And yeah, I’m infected too. I’m ashamed to admit this but I know I’m sick when I walked on the pavement and I saw these leaves and suddenly had the urge to swipe one of the leaf to line them up. (WTF, Brain!?)

I know I'm sick.

I know I’m sick.

The game is basically about matching 3 (and more) types of candy, but it’s not like the regular Bejeweled game, my friend! This game needs strategy as you are only given limited moves. Every level also has different types of mission and task, such as clearing the jelly or bringing down ingredients.

IMG_3565

I think the key of Candy Crush success is that they synchronize the game with facebook and you are allowed to see where your friends are and because I’m very competitive, this is so much fun for me.

IMG_3564

This game is also not the pushy kind of game, you know like those sim games that require you to open the game every certain hours to check whether you burn your food or your plants are withered. But trust me, once you get the fun of Candy Crush, you can’t stop. And it would probably effect your blog posts which I believe happened to Dian for her lack of posting. LOL.

So, happy sugar-crushing!

The Snapseed Magic and Photonia Euphoria

I read Bebe’s recommendation for photo editing app and tried Snapseed (which is the only app I haven’t tried mentioned) and MAN! Is there anything more awesome than this? This app doesn’t give you ONLY filter effect like instagram, which is kinda boring and is meant for lazy people, when you add vintage effect on yourself holding ipad (what an irony). Snapseed gives you full control of what you want your photo to be. Do you want it to be brighter, smoother, sharper? You can also add contrast as you like, straighten up crooked photo and this is the best, you can edit only certain part of the photo! It’s like mini photoshop on your phone! And, and, and… you can add drama! Oh how I love this app! Here’s a proof why I didn’t exaggerate…

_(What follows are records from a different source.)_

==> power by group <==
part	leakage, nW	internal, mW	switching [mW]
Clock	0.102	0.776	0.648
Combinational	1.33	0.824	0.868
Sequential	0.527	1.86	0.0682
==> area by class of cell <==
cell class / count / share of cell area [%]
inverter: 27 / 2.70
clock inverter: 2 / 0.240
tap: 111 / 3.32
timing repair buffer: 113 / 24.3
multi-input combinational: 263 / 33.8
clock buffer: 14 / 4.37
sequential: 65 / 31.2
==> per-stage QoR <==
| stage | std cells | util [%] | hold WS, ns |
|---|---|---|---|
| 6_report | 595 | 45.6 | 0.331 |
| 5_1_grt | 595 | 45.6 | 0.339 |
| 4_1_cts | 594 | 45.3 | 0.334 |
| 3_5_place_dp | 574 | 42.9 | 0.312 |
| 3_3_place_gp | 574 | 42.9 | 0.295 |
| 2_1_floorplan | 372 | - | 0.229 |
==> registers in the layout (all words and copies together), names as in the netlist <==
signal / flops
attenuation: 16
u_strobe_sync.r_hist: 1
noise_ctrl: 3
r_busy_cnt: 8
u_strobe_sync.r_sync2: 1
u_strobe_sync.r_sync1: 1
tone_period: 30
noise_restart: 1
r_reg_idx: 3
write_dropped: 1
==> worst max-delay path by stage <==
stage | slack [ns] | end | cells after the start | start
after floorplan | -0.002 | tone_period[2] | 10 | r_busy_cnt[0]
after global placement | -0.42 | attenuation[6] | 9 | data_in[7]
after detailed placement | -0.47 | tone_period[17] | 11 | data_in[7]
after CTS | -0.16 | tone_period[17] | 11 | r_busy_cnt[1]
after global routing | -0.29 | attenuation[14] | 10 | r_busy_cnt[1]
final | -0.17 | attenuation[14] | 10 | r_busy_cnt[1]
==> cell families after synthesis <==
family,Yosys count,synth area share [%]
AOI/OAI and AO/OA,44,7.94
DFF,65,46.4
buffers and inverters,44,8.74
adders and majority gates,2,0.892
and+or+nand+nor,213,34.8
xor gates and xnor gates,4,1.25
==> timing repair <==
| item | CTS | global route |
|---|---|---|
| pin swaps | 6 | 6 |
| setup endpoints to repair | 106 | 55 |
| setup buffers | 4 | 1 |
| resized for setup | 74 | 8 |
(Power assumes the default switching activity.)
--- src/rtl/iterative_muldiv_unit.sv ---
// Multi-cycle RV32M unit: radix-2 shift-add multiply and restoring divide on
// operand magnitudes, with sign fix-up and a single-cycle done pulse.
module iterative_muldiv_unit #(
  parameter int unsigned XLEN = 32
) (
  input  logic            clk,
  input  logic            reset,
  input  logic            start,
  input  logic            kill,
  input  logic [2:0]      funct3,
  input  logic [XLEN-1:0] rs1,
  input  logic [XLEN-1:0] rs2,
  output logic            busy,
  output logic            done,
  output logic [XLEN-1:0] result
);

  localparam int unsigned CW = $clog2(XLEN) + 1;

  typedef enum logic [2:0] {S_IDLE, S_MUL, S_DIV, S_FIXUP, S_DONE} state_t;

  state_t            state, state_nxt;
  logic [CW-1:0]     count;
  logic [2:0]        op;
  logic              sign_a, sign_b;
  logic [XLEN-1:0]   opnd;
  logic [2*XLEN-1:0] acc;

  logic              accept, last_step;
  logic              a_signed, b_signed, sa_in, sb_in;
  logic [XLEN-1:0]   a_mag, b_mag;
  logic              div_zero, div_ovf, fast;
  logic [XLEN-1:0]   fast_res;
  logic [XLEN:0]     mul_sum, rem_sh, div_diff;
  logic [2*XLEN-1:0] mul_next, div_next, prod_fix;
  logic [XLEN-1:0]   quot_fix, rem_fix, fix_res;

  // Operand decode and the divide special cases resolved at acceptance
  always_comb begin
    a_signed = 1'b0;
    b_signed = 1'b0;
    case (funct3)
      3'b001, 3'b100, 3'b110: begin a_signed = 1'b1; b_signed = 1'b1; end
      3'b010:                 a_signed = 1'b1;
      default: ;
    endcase
    sa_in    = a_signed & rs1[XLEN-1];
    sb_in    = b_signed & rs2[XLEN-1];
    a_mag    = sa_in ? -rs1 : rs1;
    b_mag    = sb_in ? -rs2 : rs2;
    div_zero = (rs2 == '0);
    div_ovf  = (funct3 == 3'b100 || funct3 == 3'b110) &&
               (rs1 == {1'b1, {(XLEN-1){1'b0}}}) && (rs2 == '1);
    fast     = funct3[2] & (div_zero | div_ovf);
    if (div_zero) fast_res = funct3[1] ? rs1 : '1;
    else          fast_res = funct3[1] ? '0 : rs1;
    accept    = (state == S_IDLE) && start && !kill;
    last_step = (count == CW'(XLEN-1));
  end

  // acc holds {partial product, multiplier} or {remainder, dividend/quotient}
  always_comb begin
    mul_sum  = {1'b0, acc[2*XLEN-1:XLEN]} + (acc[0] ? {1'b0, opnd} : '0);
    mul_next = {mul_sum, acc[XLEN-1:1]};
    rem_sh   = acc[2*XLEN-1:XLEN-1];
    div_diff = rem_sh - {1'b0, opnd};
    div_next = {(div_diff[XLEN] ? rem_sh[XLEN-1:0] : div_diff[XLEN-1:0]),
                acc[XLEN-2:0], ~div_diff[XLEN]};
    prod_fix = (sign_a ^ sign_b) ? -acc : acc;
    quot_fix = (sign_a ^ sign_b) ? -acc[XLEN-1:0] : acc[XLEN-1:0];
    rem_fix  = sign_a ? -acc[2*XLEN-1:XLEN] : acc[2*XLEN-1:XLEN];
    if (op[2])              fix_res = op[1] ? rem_fix : quot_fix;
    else if (op[1:0] == '0) fix_res = prod_fix[XLEN-1:0];
    else                    fix_res = prod_fix[2*XLEN-1:XLEN];
  end

  always_ff @(posedge clk or posedge reset) begin
    if (reset) state <= S_IDLE;
    else       state <= state_nxt;
  end

  always_comb begin
    state_nxt = state;
    case (state)
      S_IDLE:  if (accept) state_nxt = fast ? S_DONE : (funct3[2] ? S_DIV : S_MUL);
      S_MUL:   if (last_step) state_nxt = S_FIXUP;
      S_DIV:   if (last_step) state_nxt = S_FIXUP;
      S_FIXUP: state_nxt = S_DONE;
      S_DONE:  state_nxt = S_IDLE;
      default: state_nxt = S_IDLE;
    endcase
    if (kill) state_nxt = S_IDLE;
    busy = (state != S_IDLE);
    done = (state == S_DONE);
  end

  always_ff @(posedge clk or posedge reset) begin
    if (reset) begin
      count  <= '0;
      op     <= '0;
      sign_a <= 1'b0;
      sign_b <= 1'b0;
      opnd   <= '0;
      acc    <= '0;
      result <= '0;
    end else begin
      case (state)
        S_IDLE: if (accept) begin
          op     <= funct3;
          sign_a <= sa_in;
          sign_b <= sb_in;
          count  <= '0;
          opnd   <= funct3[2] ? b_mag : a_mag;
          acc    <= {{XLEN{1'b0}}, (funct3[2] ? a_mag : b_mag)};
          if (fast) result <= fast_res;
        end
        S_MUL: begin
          acc   <= mul_next;
          count <= count + CW'(1);
        end
        S_DIV: begin
          acc   <= div_next;
          count <= count + CW'(1);
        end
        S_FIXUP: if (!kill) result <= fix_res;
        default: ;
      endcase
    end
  end

endmodule
[src/rtl/core_pkg.sv]
// Shared definitions for the RV32I pipeline front end.
//   - PCSel encodings driven by the branch unit
//   - NOP_INST: canonical bubble (addi x0,x0,0) loaded into IF/ID
//   - fetch_state_e: fetch controller states
package core_pkg;

  localparam logic [1:0] PC_SEQ  = 2'b00;
  localparam logic [1:0] PC_BR   = 2'b01;
  localparam logic [1:0] PC_JALR = 2'b10;

  localparam logic [31:0] NOP_INST = 32'h0000_0013;

  // S_RST : idle for one cycle after reset, no request
  // S_REQ : request outstanding at pc
  // S_DROP: request outstanding at old pc, response will be discarded
  // S_HOLD: no request, buffered instruction waiting for Stall to drop
  typedef enum logic [1:0] {
    S_RST  = 2'd0,
    S_REQ  = 2'd1,
    S_DROP = 2'd2,
    S_HOLD = 2'd3
  } fetch_state_e;

endpackage

[src/rtl/pc_next_sel.sv]
// Redirect target mux.
// Ports:
//   PCSel      in  2  : redirect select (00/11 sequential, 01 branch, 10 jalr)
//   BrTarget   in  32 : PC+imm, passed unchanged
//   JalrTarget in  32 : rs1+imm, bit 0 forced to zero
//   target_o   out 32 : redirect target (don't care when redirect_o=0)
//   redirect_o out 1  : a redirect is requested this cycle
module pc_next_sel
  import core_pkg::*;
(
  input  logic [1:0]  PCSel,
  input  logic [31:0] BrTarget,
  input  logic [31:0] JalrTarget,
  output logic [31:0] target_o,
  output logic        redirect_o
);

  // JALR always lands on an even address; bit 0 is deliberately ignored.
  logic unused_jalr_bit0;
  assign unused_jalr_bit0 = JalrTarget[0];

  always_comb begin
    target_o   = BrTarget;
    redirect_o = 1'b0;
    case (PCSel)
      PC_BR: begin
        target_o   = BrTarget;
        redirect_o = 1'b1;
      end
      PC_JALR: begin
        target_o   = {JalrTarget[31:1], 1'b0};
        redirect_o = 1'b1;
      end
      default: begin
        target_o   = BrTarget;
        redirect_o = 1'b0;
      end
    endcase
  end

endmodule

[src/rtl/fetch_pc.sv]
// Fetch-stage PC and instruction-fetch controller; owns the IF/ID register.
// Ports:
//   clk, rst                 : clock, async active-high reset
//   PCSel, BrTarget,
//   JalrTarget               : redirect request from EX / branch unit
//   Stall                    : load-use stall, holds IF/ID
//   imem_req/imem_addr       : fetch request, address stable until ack
//   imem_ack/imem_rdata      : fetch response
//   Flush                    : combinational, high on any redirect
//   IfId_valid/inst/pc       : IF/ID pipeline register
//   dbg_state_o              : current fetch state, for observation
// Handshake: a request is presented while imem_req=1 and completes on the
// cycle imem_ack=1; imem_addr does not change while imem_req=1 and no ack.
module fetch_pc
  import core_pkg::*;
#(
  parameter logic [31:0] RESET_PC = 32'h0000_0000,
  parameter logic [31:0] NOP_INST = core_pkg::NOP_INST
) (
  input  logic         clk,
  input  logic         rst,
  input  logic [1:0]   PCSel,
  input  logic [31:0]  BrTarget,
  input  logic [31:0]  JalrTarget,
  input  logic         Stall,
  output logic         imem_req,
  output logic [31:0]  imem_addr,
  input  logic         imem_ack,
  input  logic [31:0]  imem_rdata,
  output logic         Flush,
  output logic         IfId_valid,
  output logic [31:0]  IfId_inst,
  output logic [31:0]  IfId_pc,
  output fetch_state_e dbg_state_o
);

  fetch_state_e state_q, state_d;
  logic [31:0]  pc_q, pc_d;
  logic [31:0]  pend_q, pend_d;
  logic [31:0]  buf_q, buf_d;
  logic         valid_q, valid_d;
  logic [31:0]  inst_q, inst_d;
  logic [31:0]  ifpc_q, ifpc_d;

  logic [31:0]  target;
  logic         redirect;

  pc_next_sel u_sel (
    .PCSel      (PCSel),
    .BrTarget   (BrTarget),
    .JalrTarget (JalrTarget),
    .target_o   (target),
    .redirect_o (redirect)
  );

  always_comb begin
    state_d = state_q;
    pc_d    = pc_q;
    pend_d  = pend_q;
    buf_d   = buf_q;
    valid_d = valid_q;
    inst_d  = inst_q;
    ifpc_d  = ifpc_q;

    // Redirect beats Stall everywhere: bubble IF/ID, keep IfId_pc as is.
    if (redirect) begin
      valid_d = 1'b0;
      inst_d  = NOP_INST;
    end

    case (state_q)
      S_RST: begin
        state_d = S_REQ;
        if (redirect) pc_d = target;
      end
      S_REQ: begin
        if (imem_ack) begin
          if (redirect) begin
            pc_d = target;
          end else if (Stall) begin
            buf_d   = imem_rdata;
            state_d = S_HOLD;
          end else begin
            valid_d = 1'b1;
            inst_d  = imem_rdata;
            ifpc_d  = pc_q;
            pc_d    = pc_q + 32'd4;
          end
        end else if (redirect) begin
          // Address must stay stable until the ack, so park the target.
          pend_d  = target;
          state_d = S_DROP;
        end
      end
      S_DROP: begin
        if (redirect) pend_d = target;
        if (imem_ack) begin
          // Same-cycle redirect is newer than anything parked in pend.
          pc_d    = redirect ? target : pend_q;
          state_d = S_REQ;
        end
      end
      S_HOLD: begin
        if (redirect) begin
          pc_d    = target;
          state_d = S_REQ;
        end else if (!Stall) begin
          valid_d = 1'b1;
          inst_d  = buf_q;
          ifpc_d  = pc_q;
          pc_d    = pc_q + 32'd4;
          state_d = S_REQ;
        end
      end
      default: state_d = S_RST;
    endcase
  end

  always_ff @(posedge clk or posedge rst) begin
    if (rst) begin
      state_q <= S_RST;
      pc_q    <= RESET_PC;
      pend_q  <= RESET_PC;
      buf_q   <= NOP_INST;
      valid_q <= 1'b0;
      inst_q  <= NOP_INST;
      ifpc_q  <= 32'h0000_0000;
    end else begin
      state_q <= state_d;
      pc_q    <= pc_d;
      pend_q  <= pend_d;
      buf_q   <= buf_d;
      valid_q <= valid_d;
      inst_q  <= inst_d;
      ifpc_q  <= ifpc_d;
    end
  end

  assign imem_req    = (state_q == S_REQ) || (state_q == S_DROP);
  assign imem_addr   = pc_q;
  assign Flush       = redirect;
  assign IfId_valid  = valid_q;
  assign IfId_inst   = inst_q;
  assign IfId_pc     = ifpc_q;
  assign dbg_state_o = state_q;

endmodule

[config.mk]
export PLATFORM = sky130hd
export DESIGN_NAME = fetch_pc
export DESIGN_NICKNAME = d
export VERILOG_FILES = /design/src/rtl/core_pkg.sv /design/src/rtl/pc_next_sel.sv /design/src/rtl/fetch_pc.sv
export SDC_FILE = /design/constraint.sdc
export NUM_CORES = 1
export LEC_CHECK = 0
export ABC_CLOCK_PERIOD_IN_PS = 6450
export BUFFER_PORTS_ARGS = -buffer_cell sky130_fd_sc_hd__clkbuf_2
export CORE_MARGIN = 2
export CORE_UTILIZATION = 55
export CTS_CLUSTER_SIZE = 14
export DETAILED_ROUTE_END_ITERATION = 6
export GPL_TIMING_DRIVEN = 0
export PLACE_DENSITY = 0.81
export SLEW_MARGIN = 0
export SYNTH_ARGS = -nofsm -noshare
export SYNTH_HDL_FRONTEND = slang
export SYNTH_HIERARCHICAL = 1
export SYNTH_SLANG_ARGS = --single-unit
[constraint.sdc]
create_clock -name clk -period 6.45 [get_ports clk]
set_input_delay 0.645 -clock clk [delete_from_list [all_inputs] [get_ports clk]]
set_output_delay 0.645 -clock clk [all_outputs]
set_load 0.1 [all_outputs]
==> results of run 1 <==
cells in the final DEF, fill, tap and decap left out, types with 16 or more instances in the layout:
cell type  instances
a21o_1            33
a21oi_1           16
a22o_1            44
clkbuf_1          43
clkbuf_16         17
clkbuf_2         201
dfrtp_1          157
mux2_2           111
mux2_4            29
nand2_1           37
nor2_1            35
nor3_1            16
o21ai_0           38
sequential cells by signal (all words and copies together) (netlist names):
signal,count
pend_q,32
IfId_inst,32
IfId_pc,32
dbg_state_o,2
buf_q,32
IfId_valid,1
imem_addr,32
layer usage:
| metal | up-vias | global-route usage [%] | share of wire [%] |
|---|---|---|---|
| met5 | - | 0 | 0 |
| met4 | 0 | 8.26 | 1.8 |
| met3 | 45 | 9.24 | 10 |
| met2 | 420 | 44.4 | 45 |
| met1 | 3635 | 40.9 | 43 |
| li1 | 3392 | - | - |
stage by stage:
step                      std cells  utilization, %  setup slack, ns  hold slack, ns
after floorplan                 777               -             1.41           0.475
after global placement         1193            63.9           -0.327           0.456
after detailed placement       1194            64.2             2.99           0.464
after CTS                      1226            67.7             3.41           0.312
after global routing           1226            67.7             3.20           0.335
final                          1226            67.7             3.33           0.281
how the worst max path moves through the flow:
stage          startpoint                         to  slack [ns]
2_1_floorplan         rst    IfId_inst[10]$_DFF_PP0_        1.41
3_3_place_gp          rst     pend_q[13]$_DFFE_PP0P_       -0.33
3_5_place_dp     PCSel[0]  imem_addr[13]$_DFFE_PP0P_        2.99
4_1_cts          PCSel[0]  imem_addr[13]$_DFFE_PP0P_        3.41
5_1_grt          PCSel[0]  imem_addr[31]$_DFFE_PP0P_        3.20
6_report         PCSel[0]  imem_addr[13]$_DFFE_PP0P_        3.33
cells by family (layout without fill, tap and decap cells):
kind of cell	count (synthesis)	after routing	share of synthesized area, %
XOR/XNOR	7	7	0.693
AND/OR/NAND/NOR	148	148	8.63
AO/OA/AOI/OAI	231	231	19.4
adder cells (fa/ha/maj)	7	7	0.990
buffers and inverters	75	308	4.41
multiplexers	146	146	19.7
flip-flops	163	163	46.2
cell usage after synthesis, types with 3 or more instances:
master	number	area share, %
and3_1	4	0.28
nor2b_1	5	0.35
a32o_1	4	0.45
a22o_1	44	4.4
nand3_1	9	0.51
buf_6	3	0.38
o31ai_1	5	0.42
a22oi_1	15	1.3
buf_2	5	0.28
a32oi_1	4	0.40
o22ai_1	4	0.28
mux2i_1	6	0.68
nor2_1	35	1.5
and4_1	3	0.30
or3_1	4	0.28
ha_1	7	0.99
o2111ai_1	3	0.30
a221oi_1	13	1.3
o21ai_0	38	2.1
and2_1	4	0.28
a21oi_1	16	0.91
xor2_1	3	0.30
o211ai_1	9	0.76
xnor2_1	4	0.40
nand2b_1	5	0.35
mux2_4	29	4.9
dfstp_2	6	1.8
a211o_1	3	0.30
nor3_1	16	0.91
nand4_1	7	0.49
buf_12	3	0.68
dfrtp_1	157	44
clkbuf_1	42	1.8
nand2_1	37	1.6
inv_1	13	0.55
a21o_1	33	2.8
clkbuf_8	3	0.47
nor4_1	7	0.49
buf_1	5	0.21
mux2_2	111	14
a211oi_1	9	0.76
o21a_1	3	0.25
a31oi_1	9	0.64
final cells by class:
class | instances | area, µm² | share of cell area [%]
Sequential cell | 163 | 4090 | 38.1
Inverter | 13 | 56.3 | 0.526
Multi-Input combinational cell | 539 | 4370 | 40.8
Tap cell | 216 | 270 | 2.52
Clock inverter | 13 | 116 | 1.09
Clock buffer | 19 | 443 | 4.13
Buffer | 62 | 342 | 3.19
Timing Repair Buffer | 201 | 1030 | 9.60
==> run metrics, run 1 <==
gr usage total=29.3%; Syn-to-layout area delta=21.1%; TritonRoute pass-1 iters=5; fin crit share=48.4%; htree depth=4; Post-DP Area=0.0102 mm²; worst r2r path cells=7; CP max stage delay=0.55 ns; Hold Violations, Final=0; final setup fails=0; post-CTS setup buffer count=0; Syn Inst Count=777; post-route cell area=0.0107 mm²; I/O Buffers=200; clock slew at reported path FFs=0.07 ns; first-pass GRT wire length=38.2 mm; core area=0.0158 mm²; Detailed Place HPWL=18.3 mm; final WL=24.7 mm; max-cap check violation count=0; crit path cell chain=clkbuf_2 > inv_1 > ha_1 > inv_1 > clkbuf_1 > clkbuf_1 > clkbuf_1 > buf_1 > o221ai_1 > o211ai_1; fillers=1221; die area=0.0171 mm²; Crit. path cell count=10; Die Span Y=131 µm; RSZ-0062 raised after global routing=false; clk sinks=163; Nets=1106; CTS tree=yes; Synth async-reset ratio=100%; WP buf/inv=7; EDFF count, synth=0; setup TNS=0 ns; mean post-synth cell area=11.4 µm²; type of the worst setup path=input port to flip-flop; cells resized by post-CTS repair=0; #FFs+latches synth=163; largest net degree at the start of global routing=83; worst reg2reg path endpoint=pend_q[20]$_DFFE_PP0P_; Worst Path Arrival=3.47 ns; Achievable Freq=0.320 GHz; Clock Path Buffers=2; CP max FO=10; Worst-Skew Late Latency=0.44 ns; Period minus WS final=3.12 ns; routed vias=7492; most used flip-flop cell after synthesis=dfrtp_1; Hold Crit Class=input port to async pin; max-slew violation count=0; outcome=completed; CTS buffer count=17; CTS root buffer=clkbuf_16; FF-to-FF setup slack=3.65 ns; family with the most delay on the worst path=buffers and inverters; register area share after synthesis=46.2%; number of nets still failing antenna checks after routing=0; hold_buf cts=0; antenna violations before repair=0; Initial Util=55.9%; Slowest cell on crit path=buf_1; gpl congestion=0.972; vias in the first global route=7037; DRT iter0 DRCs=749; row count=46; RR Startpoint=dbg_state_o[1]$_DFFE_PP0P_; # diodes=0; Synth cell types=68; DR vias/cell=6.11; CP dominant cell by count=clkbuf_1; Slew HR=28.6%; wire per inst=20.1 µm; drc violations=0; worst-margin pin slew=1.06 ns; num ports=203; fraction of layout cells with a size suffix above 1=40.5%; post-synthesis instance area=0.00885 mm²; Congestion Overflow GR=0; Synth Net Count=886; Worst setup SP type=input port; DIE WIDTH=131 µm; Yosys warnings=6; Final Skew=0.00822 ns; Worst EP required=6.80 ns; CP Capture Type=flip-flop
Power of run 1 is left out: the tool's default activity adds up to more than one toggle a clock period on the data nets, which glitch-free logic cannot reach.
==> run 2, diff against run 1 <==
ABC_CLOCK_PERIOD_IN_PS = 3000   (was 6450)
clock period = 3 ns   (was 6.45 ns; I/O delays follow)
==> run metrics, run 2 (synthesis results as in run 1) <==
fillers=1175; TritonRoute pass-1 iters=5; max-cap check violation count=0; hold_ws=0.104 ns; worst-margin pin slew=1.09 ns; CTS root buffer=clkbuf_16; max-slew violation count=0; most frequent cells in the layout=clkbuf_2, dfrtp_1, mux2_2; gpl congestion=0.978; CTS buffer count=17; row count=46; core area=0.0158 mm²; num ports=203; GR Util met1=42.0%; most crowded layer after global routing=met2; Die Span Y=131 µm; Nets=1110; post-route cell area=0.0108 mm²; Slew HR=27.4%; clk sinks=163; Worst setup SP type=input port; CP max FO=10; CTS tree=yes; Hold Crit Class=input port to flip-flop; RSZ-0062 raised after global routing=false; Achievable Freq=0.359 GHz; # diodes=0; commonest non-fill, non-tap cell in the layout=clkbuf_2; antenna violations before repair=0; Worst-Skew Late Latency=0.43 ns; footprint of the multi-input gates=0.00437 mm²; setup TNS=0 ns; Initial Util=55.9%; Final Skew=0.0104 ns; largest net degree at the start of global routing=42; vias in the first global route=6996; fraction of layout cells with a size suffix above 1=40.9%; type of the worst setup path=input port to flip-flop; DR vias/cell=6.13; drc violations=0; outcome=completed; Worst EP required=3.36 ns; htree depth=4; routed vias=7536; Worst Path Arrival=3.14 ns; die area=0.0171 mm²; FF-to-FF setup slack=0.21 ns; clock slew at reported path FFs=0.08 ns; Detailed Place HPWL=18.4 mm; DIE WIDTH=131 µm; final setup fails=0; final WL=24.7 mm; Post-DP Area=0.0102 mm²; worst r2r path cells=7; register area=0.00409 mm²; gr usage total=29.4%; grt met2 use=44.5%; Clock Path Buffers=2; wire per inst=20.1 µm; DRT iter0 DRCs=862; met3 usage in global routing=7.41%; Hold Path Depth=2; number of nets still failing antenna checks after routing=0; I/O Buffers=200; Period minus WS final=2.79 ns; Hold Violations, Final=0; CP Capture Type=flip-flop; first-pass GRT wire length=38.3 mm; Syn-to-layout area delta=22.3%; fin crit share=92.9%; post-CTS setup buffer count=0; Congestion Overflow GR=0
-- run 2: cell count changes in the layout (fill, tap and decap cells not counted), sizes merged --
cell,delta
clkinvlp,-2
clkbuf,-2
buf,+3
dlygate4sd3,+1
inv,+1
clkinv,+3
-- run 2: final timing paths --
path	endpoint	from
worst max-delay path	imem_addr[31]$_DFFE_PP0P_	PCSel[0]
worst min-delay path	buf_q[9]$_DFFE_PP0P_	imem_rdata[9]
worst max register to register	pend_q[1]$_DFFE_PP0P_	dbg_state_o[1]$_DFFE_PP0P_
worst min register to register	IfId_inst[23]$_DFF_PP0_	IfId_inst[23]$_DFF_PP0_
max in group asynchronous	pend_q[4]$_DFFE_PP0P_	rst
min in group asynchronous	IfId_pc[27]$_DFFE_PP0P_	rst
-- run 2: timing repair --
| item | in CTS | in global routing |
|---|---|---|
| gates resized for setup | 0 | 4 |
| hold buffers | 1 | 0 |
| setup endpoints to repair | 0 | 11 |
| endpoints found under the hold margin | 17 | 0 |
-- run 2: through the flow --
stage               std cells  setup WS, ns  util (%)
CTS                      1230         0.149      68.4
global placement         1193        -0.384      64.0
detailed placement       1197       -0.0902      64.5
finish                   1230         0.213      68.4
global route             1230        0.0376      68.4
floorplan                 777        0.0195         -
-- run 2: critical path, stage by stage --
cell and delay (ns):
clkbuf_2 0.07, inv_1 0.03, ha_1 0.28, inv_1 0.14, clkbuf_1 0.42, clkbuf_1 0.48
clkbuf_1 0.54, buf_1 0.53, a22oi_1 0.20, nand4_1 0.14
-- run 2: area by class of cell --
type,instances,share of cell area (%)
multi-input combinational,539,40.4
sequential,163,37.8
timing repair buffer,205,10.1
clock buffer,17,3.93
buffer,62,3.18
tap,216,2.50
clock inverter,15,1.68
inverter,13,0.486
-- run 2: per-layer routing --
metal | wire [µm] | up-vias
met5 | 0 | -
met4 | 583 | 0
met3 | 2780 | 44
met2 | 11100 | 445
met1 | 10300 | 3647
li1 | - | 3400
Power of run 2 is left out for the same reason.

Snapseed Magic with a touch of drama.

Snapseed Magic with a touch of drama.

You see that the area of my and Bandi’s face has more light because there is a tool of adding details at the area you choose. Snapseed is free on Apple Store and Android (I think) but costs $19.90 if you install it to your laptop.

After you edit your photo with the Snapseed magic, it’s time to collage your photos with the gorgeous Photonia. At first I didn’t understand how to use this app so I just used the default settings and frames but once you learn the full control of scrapbook-ing your photos with this app, it’s going to be fun!

Photonia Euphoria!

Photonia Euphoria!

The unfortunate thing about this app is that they only give you limited free frame and and background. You must purchase for more and that’s a bummer. =(

The Lovey-Dovey Valentine

I’m not that kind of girls who must celebrate Valentine’s day but somehow I feel this year’s Valentine is the sweetest Valentine for me. Actually there are no amazing gifts or excessive dinner whatsoever but I feel that this year, I have a content heart (could also happened after the missing flight a-ha moment).

I was on a break with Bandi on our first year of Valentine and I was having too much fun with my single girlfriends. (You know how “too much fun” definition equals to swearing over happy couples and jerk guys for one night, right?)

The second year was ended up with fight.

The third and fourth year were in a long distance relationship.

The fifth year, he surprised me with his one-way ticket from Texas and moving in for good to Singapore. Then we spent the whole Valentine’s day in Sentosa Island. It was pretty awesome. =)

The sixth year was the first growing up Valentine’s day ever with him sending a bouquet of flowers to my office and took me out on a cute date to a cafe called “Vanilla” with a vanilla smell all over it. I love Vanilla smell. =) We were also eating the weirdest (yet delicious) cake we’ve ever eaten called The Dirt Cake.

The Dirt Cake! It feels like eating a dirt, unless it's delicious!

The Dirt Cake! It feels like eating a dirt, unless it’s delicious!

The seventh year was last week, with no dinner, no spending money, just us having the house for ourselves (because my other roommates were still in Indonesia for their CNY holiday). I remembered a day before we went back to Jakarta, I asked him whether we had to prepare anything for Valentine’s day and he said no. I thought it’s because we’re in a long term relationship and it was the time for us to stop being lovey dovey on Valentine’s day.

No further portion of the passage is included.